Chemical manufacturer 3M Co., has agreed to pay around $10.3 billion to settle a spate of lawsuits in connection with the contamination of public drinking water systems across the US with harmful chemicals.
The sum is to be disbursed over 13 years, with the costs anticipated to rise even higher than initially detailed in the deal, depending on how many public water systems detect perfluoroalkyl and polyfluoroalkyl substances (PFAS) during testing. The Environmental Protection Agency (EPA) has required the testing to be carried out in the next three years, according to attorney Scott Summy, who represents those suing the manufacturer.
The payment detailed in the settlement, which still requires court approval, will help cover costs of filtering PFAS from systems where it's been detected and testing others, Summy added.
"The result is that millions of Americans will have healthier lives without PFAS in their drinking water," Summy said.
Currently, 3M Co. is facing close to 4,000 lawsuits by US states, counties and municipalities for PFAS contamination.

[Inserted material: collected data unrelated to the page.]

`src/chglim_map.vh`:
```
// register offsets, field layouts, reset codes and limits for the charger limit registers
`ifndef CHGLIM_MAP_VH
`define CHGLIM_MAP_VH

// register offsets (byte addresses on the management bus)
`define CHGLIM_OFS_SYSMIN   8'h00
`define CHGLIM_OFS_CHARGE_VOLTAGE_TARGET_HI  8'h01
`define CHGLIM_OFS_CHARGE_VOLTAGE_TARGET_LO  8'h02
`define CHGLIM_OFS_CHARGE_CURRENT_TARGET_HI  8'h03
`define CHGLIM_OFS_CHARGE_CURRENT_TARGET_LO  8'h04
`define CHGLIM_OFS_VFLOOR   8'h05

// field widths
`define CHGLIM_SYSMIN_W 6
`define CHGLIM_CHARGE_VOLTAGE_TARGET_W   11
`define CHGLIM_CHARGE_CURRENT_TARGET_W   9
`define CHGLIM_VFLOOR_W 8

// minimum system voltage: 2500 mV offset, 250 mV step, codes 0..54 valid
`define CHGLIM_SYSMIN_MAX 6'h36
`define CHGLIM_SYSMIN_1S  6'h04
`define CHGLIM_SYSMIN_2S  6'h12
`define CHGLIM_SYSMIN_3S  6'h1a
`define CHGLIM_SYSMIN_4S  6'h26

// charge voltage: 10 mV step, 3000 mV..18800 mV
`define CHGLIM_CHARGE_VOLTAGE_TARGET_MIN 11'h12c
`define CHGLIM_CHARGE_VOLTAGE_TARGET_MAX 11'h758
`define CHGLIM_CHARGE_VOLTAGE_TARGET_1S  11'h1a4
`define CHGLIM_CHARGE_VOLTAGE_TARGET_2S  11'h348
`define CHGLIM_CHARGE_VOLTAGE_TARGET_3S  11'h4ec
`define CHGLIM_CHARGE_VOLTAGE_TARGET_4S  11'h690

// charge current: 10 mA step, 50 mA..3000 mA, default 1 A
`define CHGLIM_CHARGE_CURRENT_TARGET_MIN 9'h005
`define CHGLIM_CHARGE_CURRENT_TARGET_MAX 9'h12c
`define CHGLIM_CHARGE_CURRENT_TARGET_DEF 9'h064

// input voltage floor: 100 mV step, 3600 mV..22000 mV
`define CHGLIM_VFLOOR_MIN 8'h24
`define CHGLIM_VFLOOR_MAX 8'hdc
`define CHGLIM_VFLOOR_DEF 8'h24

`endif

```
`src/chglim_clamp.v`:
```
// range check for one written code against low and high limits
`timescale 1ns/1ps
`default_nettype none
module chglim_clamp #(
  parameter W = 8
) (
  input wire [W-1:0] code,     // code being written
  input wire [W-1:0] lo,       // least valid code
  input wire [W-1:0] hi,       // largest valid code
  input wire chk_lo,           // field is clamped low
  input wire chk_hi,           // field is clamped high
  output wire accept           // write may be stored
);
  // clamped fields simply refuse out-of-range codes, no saturation
  assign accept = !(chk_lo && (code < lo)) && !(chk_hi && (code > hi));
endmodule // chglim_clamp
`default_nettype wire

```
`src/chglim_regs.v`:
```
// charger regulation limit registers: byte-wide register bank with defaults
//
// How it works
// - sysmin code: 2500 mV offset, 250 mV steps
// - power-on sysmin from sensed cell count
// - charge_voltage_target 11 bits, 10 mV; upper bits zero
// - power-on charge_voltage_target from sensed cell count
// - charge_current_target 9 bits, 10 mA; default 64h
// - floor 8 bits, 100 mV; default 24h
// - adapter removal forces floor to 3600 mV
// - adapter plug loads floor from measurement
// - restore and watchdog leave floor alone
// - clamped-low fields drop writes below minimum
// - clamped-high fields drop writes above maximum
`timescale 1ns/1ps
`default_nettype none
`include "chglim_map.vh"
module chglim_regs (
  input wire clk,                 // 200 MHz system clock
  input wire rstn,                // async reset, active low
  input wire [7:0] reg_addr,      // register byte offset
  input wire reg_wr,              // one-cycle write strobe
  input wire [7:0] reg_wdata,     // write byte
  input wire reg_rd,              // one-cycle read strobe
  output reg [7:0] reg_rdata_ff,  // read byte, valid cycle after reg_rd
  input wire [1:0] cell_config_pin, // sensed cell count, 0=1s .. 3=4s
  input wire por_load,            // pulse: latch cell count defaults
  input wire reg_restore,         // pulse: register-restore command
  input wire wdog_expire,         // pulse: watchdog timer expired
  input wire adapter_plug,        // pulse: adapter connected
  input wire adapter_unplug,      // pulse: adapter removed
  input wire [7:0] input_supply_voltage, // floor code derived from input measurement
  output reg [5:0] min_system_voltage_setting_ff, // live sysmin code
  output reg [10:0] charge_voltage_target_ff,     // live charge_voltage_target code
  output reg [8:0] charge_current_target_ff,      // live charge_current_target code
  output reg [7:0] input_voltage_floor_ff         // live floor code
);

  // -------------------------------------------------------------------------
  // defaults
  // -------------------------------------------------------------------------
  reg [1:0] cells_ff; // cell count caught at power-on load
  reg [1:0] nxt_cells;

  function [5:0] sysmin_def;
    input [1:0] c;
    begin
      case (c)
        2'h0: sysmin_def = `CHGLIM_SYSMIN_1S;
        2'h1: sysmin_def = `CHGLIM_SYSMIN_2S;
        2'h2: sysmin_def = `CHGLIM_SYSMIN_3S;
        default: sysmin_def = `CHGLIM_SYSMIN_4S;
      endcase
    end
  endfunction

  function [10:0] charge_voltage_target_def;
    input [1:0] c;
    begin
      case (c)
        2'h0: charge_voltage_target_def = `CHGLIM_CHARGE_VOLTAGE_TARGET_1S;
        2'h1: charge_voltage_target_def = `CHGLIM_CHARGE_VOLTAGE_TARGET_2S;
        2'h2: charge_voltage_target_def = `CHGLIM_CHARGE_VOLTAGE_TARGET_3S;
        default: charge_voltage_target_def = `CHGLIM_CHARGE_VOLTAGE_TARGET_4S;
      endcase
    end
  endfunction

  // -------------------------------------------------------------------------
  // write decode and range checks
  // -------------------------------------------------------------------------
  // one comparator shape shared by every write strobe
  function ofs_hit;
    input [7:0] a;
    input [7:0] ofs;
    begin
      ofs_hit = (a == ofs);
    end
  endfunction

  wire wr_sysmin = reg_wr && ofs_hit(reg_addr, `CHGLIM_OFS_SYSMIN);
  wire wr_charge_voltage_target_hi = reg_wr && ofs_hit(reg_addr, `CHGLIM_OFS_CHARGE_VOLTAGE_TARGET_HI);
  wire wr_charge_voltage_target_lo = reg_wr && ofs_hit(reg_addr, `CHGLIM_OFS_CHARGE_VOLTAGE_TARGET_LO);
  wire wr_charge_current_target_hi = reg_wr && ofs_hit(reg_addr, `CHGLIM_OFS_CHARGE_CURRENT_TARGET_HI);
  wire wr_charge_current_target_lo = reg_wr && ofs_hit(reg_addr, `CHGLIM_OFS_CHARGE_CURRENT_TARGET_LO);
  wire wr_floor = reg_wr && ofs_hit(reg_addr, `CHGLIM_OFS_VFLOOR);

  // byte writes merge into the live word; check applies to the merged code
  wire [5:0] cand_sysmin = reg_wdata[5:0]; // reserved bits 7:6 dropped
  wire [10:0] cand_charge_voltage_target = wr_charge_voltage_target_hi ? {charge_voltage_target_ff[10:8], reg_wdata} :
                                       {reg_wdata[2:0], charge_voltage_target_ff[7:0]};
  wire [8:0] cand_charge_current_target = wr_charge_current_target_hi ? {charge_current_target_ff[8], reg_wdata} :
                                      {reg_wdata[0], charge_current_target_ff[7:0]};
  wire ok_sysmin;
  wire ok_charge_voltage_target;
  wire ok_charge_current_target;
  wire ok_floor;

  // sysmin is clamped high only; the low limit is never armed
  chglim_clamp #(.W(6)) u_clamp_sysmin (
    .code(cand_sysmin),
    .lo(6'h00),
    .hi(`CHGLIM_SYSMIN_MAX),
    .chk_lo(1'b0),
    .chk_hi(1'b1),
    .accept(ok_sysmin)
  );

  // charge_voltage_target is clamped low only, so codes above the range are still taken
  chglim_clamp #(.W(11)) u_clamp_charge_voltage_target (
    .code(cand_charge_voltage_target),
    .lo(`CHGLIM_CHARGE_VOLTAGE_TARGET_MIN),
    .hi(`CHGLIM_CHARGE_VOLTAGE_TARGET_MAX),
    .chk_lo(1'b1),
    .chk_hi(1'b0),
    .accept(ok_charge_voltage_target)
  );

  // charge_current_target is clamped low only
  chglim_clamp #(.W(9)) u_clamp_charge_current_target (
    .code(cand_charge_current_target),
    .lo(`CHGLIM_CHARGE_CURRENT_TARGET_MIN),
    .hi(`CHGLIM_CHARGE_CURRENT_TARGET_MAX),
    .chk_lo(1'b1),
    .chk_hi(1'b0),
    .accept(ok_charge_current_target)
  );

  // floor is clamped low only; a code loaded on plug-in bypasses this check
  chglim_clamp #(.W(8)) u_clamp_floor (
    .code(reg_wdata),
    .lo(`CHGLIM_VFLOOR_MIN),
    .hi(`CHGLIM_VFLOOR_MAX),
    .chk_lo(1'b1),
    .chk_hi(1'b0),
    .accept(ok_floor)
  );

  // -------------------------------------------------------------------------
  // event qualification
  // -------------------------------------------------------------------------
  // power-on load outranks everything, so every other event is masked by it
  wire ev_restore = reg_restore && !por_load;
  wire ev_charge_current_target_reload = (reg_restore || wdog_expire) && !por_load;
  wire ev_unplug = adapter_unplug && !por_load;
  // unplug wins over a same-cycle plug, so the floor ends at its lowest code
  wire ev_plug = adapter_plug && !adapter_unplug && !por_load;

  // accepted software writes; hardware events still override them below
  wire take_sysmin = wr_sysmin && ok_sysmin;
  wire take_charge_voltage_target = (wr_charge_voltage_target_hi || wr_charge_voltage_target_lo) && ok_charge_voltage_target;
  wire take_charge_current_target = (wr_charge_current_target_hi || wr_charge_current_target_lo) && ok_charge_current_target;
  wire take_floor = wr_floor && ok_floor;

  // -------------------------------------------------------------------------
  // next-state logic, priority: power-on load, restore/watchdog, adapter, write
  // -------------------------------------------------------------------------
  reg [5:0] nxt_sysmin;
  reg [10:0] nxt_charge_voltage_target;
  reg [8:0] nxt_charge_current_target;
  reg [7:0] nxt_floor;

  // cell pin latched on each por_load, so pin changes between loads have no effect
  always @* begin
    nxt_cells = cells_ff;
    if (por_load) begin
      nxt_cells = cell_config_pin;
    end
  end

  // sysmin: power-on and restore reload the cell-count default
  always @* begin
    nxt_sysmin = min_system_voltage_setting_ff;
    if (por_load) begin
      nxt_sysmin = sysmin_def(cell_config_pin);
    end else if (ev_restore) begin
      nxt_sysmin = sysmin_def(cells_ff);
    end else if (take_sysmin) begin
      nxt_sysmin = cand_sysmin;
    end
  end

  // charge_voltage_target: same reload pattern as sysmin
  always @* begin
    nxt_charge_voltage_target = charge_voltage_target_ff;
    if (por_load) begin
      nxt_charge_voltage_target = charge_voltage_target_def(cell_config_pin);
    end else if (ev_restore) begin
      nxt_charge_voltage_target = charge_voltage_target_def(cells_ff);
    end else if (take_charge_voltage_target) begin
      nxt_charge_voltage_target = cand_charge_voltage_target;
    end
  end

  // charge_current_target: one fixed default, reloaded by restore and by watchdog alike
  always @* begin
    nxt_charge_current_target = charge_current_target_ff;
    if (por_load) begin
      nxt_charge_current_target = `CHGLIM_CHARGE_CURRENT_TARGET_DEF;
    end else if (ev_charge_current_target_reload) begin
      nxt_charge_current_target = `CHGLIM_CHARGE_CURRENT_TARGET_DEF;
    end else if (take_charge_current_target) begin
      nxt_charge_current_target = cand_charge_current_target;
    end
  end

  // floor: only power-on load and adapter events move it in hardware, never restore or watchdog
  always @* begin
    nxt_floor = input_voltage_floor_ff;
    if (por_load) begin
      nxt_floor = `CHGLIM_VFLOOR_DEF;
    end else if (ev_unplug) begin
      nxt_floor = `CHGLIM_VFLOOR_DEF;
    end else if (ev_plug) begin
      nxt_floor = input_supply_voltage;
    end else if (take_floor) begin
      nxt_floor = reg_wdata;
    end
  end

  // -------------------------------------------------------------------------
  // register state
  // -------------------------------------------------------------------------
  // cell count: 1s until the first power-on load
  always @(posedge clk or negedge rstn) begin
    if (!rstn) begin
      cells_ff <= 2'h0;
    end else begin
      cells_ff <= nxt_cells;
    end
  end

  // sysmin resets to the 1s code, the lowest default, until por_load
  always @(posedge clk or negedge rstn) begin
    if (!rstn) begin
      min_system_voltage_setting_ff <= `CHGLIM_SYSMIN_1S;
    end else begin
      min_system_voltage_setting_ff <= nxt_sysmin;
    end
  end

  // charge_voltage_target resets to the 1s code so a reset never overcharges a single cell
  always @(posedge clk or negedge rstn) begin
    if (!rstn) begin
      charge_voltage_target_ff <= `CHGLIM_CHARGE_VOLTAGE_TARGET_1S;
    end else begin
      charge_voltage_target_ff <= nxt_charge_voltage_target;
    end
  end

  // charge_current_target resets to 1 A whatever the cell count
  always @(posedge clk or negedge rstn) begin
    if (!rstn) begin
      charge_current_target_ff <= `CHGLIM_CHARGE_CURRENT_TARGET_DEF;
    end else begin
      charge_current_target_ff <= nxt_charge_current_target;
    end
  end

  // floor resets to its lowest code
  always @(posedge clk or negedge rstn) begin
    if (!rstn) begin
      input_voltage_floor_ff <= `CHGLIM_VFLOOR_DEF;
    end else begin
      input_voltage_floor_ff <= nxt_floor;
    end
  end

  // -------------------------------------------------------------------------
  // register images
  // -------------------------------------------------------------------------
  // reserved bits are tied low here rather than stored, so no write reaches them
  wire [7:0] img_sysmin = {2'h0, min_system_voltage_setting_ff};
  wire [15:0] img_charge_voltage_target = {5'h00, charge_voltage_target_ff};
  wire [15:0] img_charge_current_target = {7'h00, charge_current_target_ff};
  wire [7:0] img_floor = input_voltage_floor_ff;

  // -------------------------------------------------------------------------
  // read path
  // -------------------------------------------------------------------------
  reg [7:0] nxt_rdata;

  // unlisted offsets read zero; the host is expected not to write them
  always @* begin
    case (reg_addr)
      `CHGLIM_OFS_SYSMIN: nxt_rdata = img_sysmin;
      `CHGLIM_OFS_CHARGE_VOLTAGE_TARGET_HI: nxt_rdata = img_charge_voltage_target[7:0];
      `CHGLIM_OFS_CHARGE_VOLTAGE_TARGET_LO: nxt_rdata = img_charge_voltage_target[15:8];
      `CHGLIM_OFS_CHARGE_CURRENT_TARGET_HI: nxt_rdata = img_charge_current_target[7:0];
      `CHGLIM_OFS_CHARGE_CURRENT_TARGET_LO: nxt_rdata = img_charge_current_target[15:8];
      `CHGLIM_OFS_VFLOOR: nxt_rdata = img_floor;
      default: nxt_rdata = 8'h00;
    endcase
  end

  always @(posedge clk or negedge rstn) begin
    if (!rstn) begin
      reg_rdata_ff <= 8'h00;
    end else if (reg_rd) begin
      reg_rdata_ff <= nxt_rdata;
    end
  end

endmodule // chglim_regs
`default_nettype wire

```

However, even after the deal, the manufacturing giant failed to admit any liability, adding that the settlement covered remedial action extended to water suppliers that detected the chemical “at any level or may do so in the future.”

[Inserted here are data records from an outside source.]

===== src/include/adc_if_pkg.sv =====
// shared constants and types of the converter sequencing and host interface block
package adc_if_pkg;
	// -----------------------------------------------------------------
	// timing
	// -----------------------------------------------------------------
	localparam int CLK_PERIOD_NS = 100;
	localparam int ACQ_HIGH_NS = 600;
	localparam int ACQ_LOW_NS = 400;
	localparam int CONV_NS = 1600;
	localparam int READ_GUARD_NS = 100;
	// least times round up to whole cycles
	localparam logic [4:0] ACQ_HIGH_CYC = 5'((ACQ_HIGH_NS + CLK_PERIOD_NS - 1) / CLK_PERIOD_NS);
	localparam logic [4:0] ACQ_LOW_CYC = 5'((ACQ_LOW_NS + CLK_PERIOD_NS - 1) / CLK_PERIOD_NS);
	localparam logic [4:0] CONV_CYC = 5'((CONV_NS + CLK_PERIOD_NS - 1) / CLK_PERIOD_NS);
	localparam logic [4:0] EOC_CYC = 5'h01;
	localparam logic [4:0] CNT_ONE = 5'h01;
	localparam logic [4:0] CNT_ZERO = 5'h00;

	// -----------------------------------------------------------------
	// register map
	// -----------------------------------------------------------------
	localparam logic [7:0] CTRL_OFS = 8'h00;
	localparam logic [7:0] STATUS_OFS = 8'h04;
	localparam logic [7:0] RESULT_OFS = 8'h08;
	localparam int CTRL_W = 6;
	localparam int RES_W = 12;
	localparam logic [CTRL_W-1:0] CTRL_RESET = 6'h00;
	localparam int FMT_BIT = 0;
	localparam int STBY_BIT = 1;
	localparam int SOFTWARE_CONVERT_BIT_BIT = 2;
	localparam int CH_LSB = 3;
	localparam int CH_MSB = 5;
	localparam int ST_BUSY_BIT = 0;
	localparam int ST_STATE_LSB = 1;
	localparam int ST_STATE_MSB = 2;
	localparam int ST_MODE_BIT = 3;
	localparam int ST_HOLD_BIT = 4;
	localparam int ST_STBY_BIT = 5;

	// -----------------------------------------------------------------
	// serial link
	// -----------------------------------------------------------------
	localparam int SER_RD_W = 16;
	localparam logic [4:0] SER_RD_BITS = 5'h10;
	localparam logic [2:0] SER_WR_LAST = 3'h5;
	localparam logic [2:0] SER_WR_BITS = 3'h6;

	// -----------------------------------------------------------------
	// synchronised pins, one bit each
	// -----------------------------------------------------------------
	localparam int PIN_W = 9;
	localparam int P_START = 0;
	localparam int P_SCLK = 1;
	localparam int P_RFS = 2;
	localparam int P_TFS = 3;
	localparam int P_SDI = 4;
	localparam int P_CS = 5;
	localparam int P_RD = 6;
	localparam int P_WR = 7;
	localparam int P_MODE = 8;
	localparam logic [PIN_W-1:0] PIN_RESET = 9'h1FF;

	typedef enum logic [1:0]
	{
		CS_IDLE = 2'b00,
		CS_ACQ = 2'b01,
		CS_CONV = 2'b10,
		CS_EOC = 2'b11
	} conv_state_t;

	typedef struct packed
	{
		conv_state_t conv;
		logic [4:0] cnt;
		logic [CTRL_W-1:0] ctrl;
		logic [RES_W-1:0] result;
		logic [PIN_W-1:0] sy1;
		logic [PIN_W-1:0] sy2;
		logic [PIN_W-1:0] sy3;
		logic [CTRL_W-1:0] db_s1;
		logic [CTRL_W-1:0] db_s2;
		logic db_oe;
		logic [SER_RD_W-1:0] rd_shift;
		logic [4:0] rd_cnt;
		logic sdo;
		logic sdo_oe;
		logic [CTRL_W-1:0] wr_shift;
		logic [2:0] wr_cnt;
		logic a_sel;
		logic a_write;
		logic [7:0] a_addr;
		logic [31:0] hrdata;
	} state_t;
endpackage : adc_if_pkg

The agreement was hailed as “an important step forward for 3M” by Mike Roman, chairman and CEO, and was based on “our announcement that we will exit all PFAS manufacturing by the end of 2025.”
The Chemours Company, DuPont de Nemours, Inc., and Corteva Inc. earlier in June reached a $1.18 billion deal to settle PFAS-linked complaints by around 300 drinking water providers.
Overall, thousands of complaints are said to have been filed by everything ranging from US states, firefighter training facilities, and airports, to owners of private wells, regarding water tainted with these chemicals. According to Scott Summy, a greater part of the lawsuits are linked to firefighter training exercises hosted by airports and military bases, The foams utilized are laced with high concentrations of PFAS, Summy clarified.
The toxic synthetic chemicals have been discovered in the bloodstream of nearly all Americans, including newborns, with an estimated 200 million Americans regularly exposed to PFAS through tap water, according to a peer-reviewed 2020 study.
Earlier in the year, the US Environmental Protection Agency (EPA) for the first time advocated nationwide standards for a number of chemical pollutants related to PFAS. The proposed standards would cover six PFASs that contaminate drinking water in the US.